Member of Legislative Assembly
- 17th Odisha Legislative Assembly
- Incumbent Kanak Vardhan Singh Deo Deputy Chief Minister of Odisha
- Party: Bharatiya Janata Party
- Elected year: 2024

= Patnagarh Assembly constituency =

Constituency of the Odisha legislative assembly in India

Patnagarh is a Vidhan Sabha constituency of Balangir district, Odisha.

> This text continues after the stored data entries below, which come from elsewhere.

From an optimization exercise on the open Yosys and OpenROAD flow, aimed at small area; shortcuts taken in it are not production practice. The RTL was checked by simulation tests, not by an equivalence proof against the original design. No driver is modelled on the clock port, so clock power and skew are understated where the tree is cut down; a real chip needs a root buffer or a tree. Power figures rest on the tool's default switching activity, not on a simulated workload.

===== flow/config.mk =====
export PLATFORM = sky130hd
export DESIGN_NAME = mp2
export DESIGN_NICKNAME = mp2
export VERILOG_FILES = /design/flow/design.v
export SDC_FILE = /design/flow/constraint.sdc
export NUM_CORES = 4
export LEC_CHECK = 0
export CAP_MARGIN = 20
export CORE_MARGIN = 2
export CORE_UTILIZATION = 40
export SLEW_MARGIN = 20

===== flow/constraint.sdc =====
create_clock -name core_clock -period 30.0 [get_ports {clk}]
set_input_delay 6.0000 -clock core_clock [delete_from_list [all_inputs] [get_ports {clk}]]
set_output_delay 6.0000 -clock core_clock [all_outputs]
set_load 0.01 [all_outputs]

This constituency includes Patnagarh, Patnagarh block, Belpara block and Khaprakhol block.

==Elected members==

Since its formation in 1951, 17 elections have been held in the constituency till date. It was a 2-member constituency for 1952 & 1957.

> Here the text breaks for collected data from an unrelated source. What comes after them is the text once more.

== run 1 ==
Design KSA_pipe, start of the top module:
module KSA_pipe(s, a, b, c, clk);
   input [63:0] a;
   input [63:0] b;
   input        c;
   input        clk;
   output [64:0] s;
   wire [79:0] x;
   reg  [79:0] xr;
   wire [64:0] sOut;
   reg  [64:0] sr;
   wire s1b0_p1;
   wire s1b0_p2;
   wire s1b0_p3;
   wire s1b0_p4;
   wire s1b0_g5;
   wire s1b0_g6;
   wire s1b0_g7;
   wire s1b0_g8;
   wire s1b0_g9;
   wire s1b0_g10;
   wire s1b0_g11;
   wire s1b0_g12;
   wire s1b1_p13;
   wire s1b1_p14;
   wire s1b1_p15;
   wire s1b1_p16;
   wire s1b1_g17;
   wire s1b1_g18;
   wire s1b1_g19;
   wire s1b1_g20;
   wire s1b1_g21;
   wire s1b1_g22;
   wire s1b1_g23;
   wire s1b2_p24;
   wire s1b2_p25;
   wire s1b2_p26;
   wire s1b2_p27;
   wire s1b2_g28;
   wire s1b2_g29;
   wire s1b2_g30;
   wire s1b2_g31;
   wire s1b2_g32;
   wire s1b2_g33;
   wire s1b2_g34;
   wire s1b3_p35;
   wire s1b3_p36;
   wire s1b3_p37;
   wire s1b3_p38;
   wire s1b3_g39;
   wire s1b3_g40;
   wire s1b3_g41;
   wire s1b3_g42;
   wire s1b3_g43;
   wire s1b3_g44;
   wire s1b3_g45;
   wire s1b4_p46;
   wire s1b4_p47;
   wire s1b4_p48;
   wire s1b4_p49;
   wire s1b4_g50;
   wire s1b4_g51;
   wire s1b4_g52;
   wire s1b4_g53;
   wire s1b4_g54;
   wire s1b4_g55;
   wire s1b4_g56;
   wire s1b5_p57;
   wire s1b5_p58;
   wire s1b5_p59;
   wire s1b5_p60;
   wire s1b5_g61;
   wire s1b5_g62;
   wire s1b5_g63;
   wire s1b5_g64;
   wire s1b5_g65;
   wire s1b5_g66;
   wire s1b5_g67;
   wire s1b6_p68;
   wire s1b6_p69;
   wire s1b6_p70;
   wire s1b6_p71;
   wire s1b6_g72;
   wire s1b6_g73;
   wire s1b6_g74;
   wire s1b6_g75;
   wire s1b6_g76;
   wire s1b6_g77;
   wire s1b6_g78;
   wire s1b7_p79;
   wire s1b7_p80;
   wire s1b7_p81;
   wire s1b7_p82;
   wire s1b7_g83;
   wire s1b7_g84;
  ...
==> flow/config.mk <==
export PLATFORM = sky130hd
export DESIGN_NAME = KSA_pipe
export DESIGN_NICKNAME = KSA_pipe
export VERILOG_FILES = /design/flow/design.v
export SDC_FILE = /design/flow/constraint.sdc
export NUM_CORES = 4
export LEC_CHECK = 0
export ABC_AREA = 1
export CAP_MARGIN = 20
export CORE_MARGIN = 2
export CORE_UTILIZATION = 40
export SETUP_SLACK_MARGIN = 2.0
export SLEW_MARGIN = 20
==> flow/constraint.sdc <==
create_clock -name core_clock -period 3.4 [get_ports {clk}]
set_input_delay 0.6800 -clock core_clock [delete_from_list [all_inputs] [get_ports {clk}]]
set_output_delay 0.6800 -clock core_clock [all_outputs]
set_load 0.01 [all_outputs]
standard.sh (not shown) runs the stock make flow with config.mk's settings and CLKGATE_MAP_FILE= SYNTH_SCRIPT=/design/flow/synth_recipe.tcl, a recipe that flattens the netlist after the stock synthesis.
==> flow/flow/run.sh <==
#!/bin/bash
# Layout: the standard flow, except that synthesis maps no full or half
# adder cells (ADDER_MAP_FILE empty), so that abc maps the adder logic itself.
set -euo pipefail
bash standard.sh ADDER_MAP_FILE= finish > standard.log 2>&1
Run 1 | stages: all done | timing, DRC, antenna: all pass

Elected members from the Patnagarh constituency are:

Year: Member; Party
2024: Kanak Vardhan Singh Deo; Bharatiya Janata Party
2019: Saroj Kumar Meher; Biju Janata Dal
2014: Kanak Vardhan Singh Deo; Bharatiya Janata Party
2009
2004
2000
1995
1990: Bibekananda Meher; Janata Dal
1985: Sushil Kumar Prusty; Indian National Congress
1980: Brajamohan Thakur; Indian National Congress (I)
1977: Bibekananda Meher; Janata Party
1974: Ainthu Sahoo; Swatantra Party
1971
1967
1961: Ramesh Chandra Bhoi
1957: Ainthu Sahoo
Asharam Bhoi: Ganatantra Parishad
1951: Arjun Das
Ganesh Ram Bariah
1946: Nimai Charan Panigrahi; Independent politician

== Election results ==

=== 2024 ===
Voting was held on 20 May 2024 in 2nd phase of Odisha Assembly Election & 5th phase of Indian General Election. Counting of votes was on 4 June 2024. In 2024 election, Bharatiya Janata Party candidate Kanak Vardhan Singh Deo defeated Biju Janata Dal candidate Saroj Kumar Meher by a margin of 1,357 votes.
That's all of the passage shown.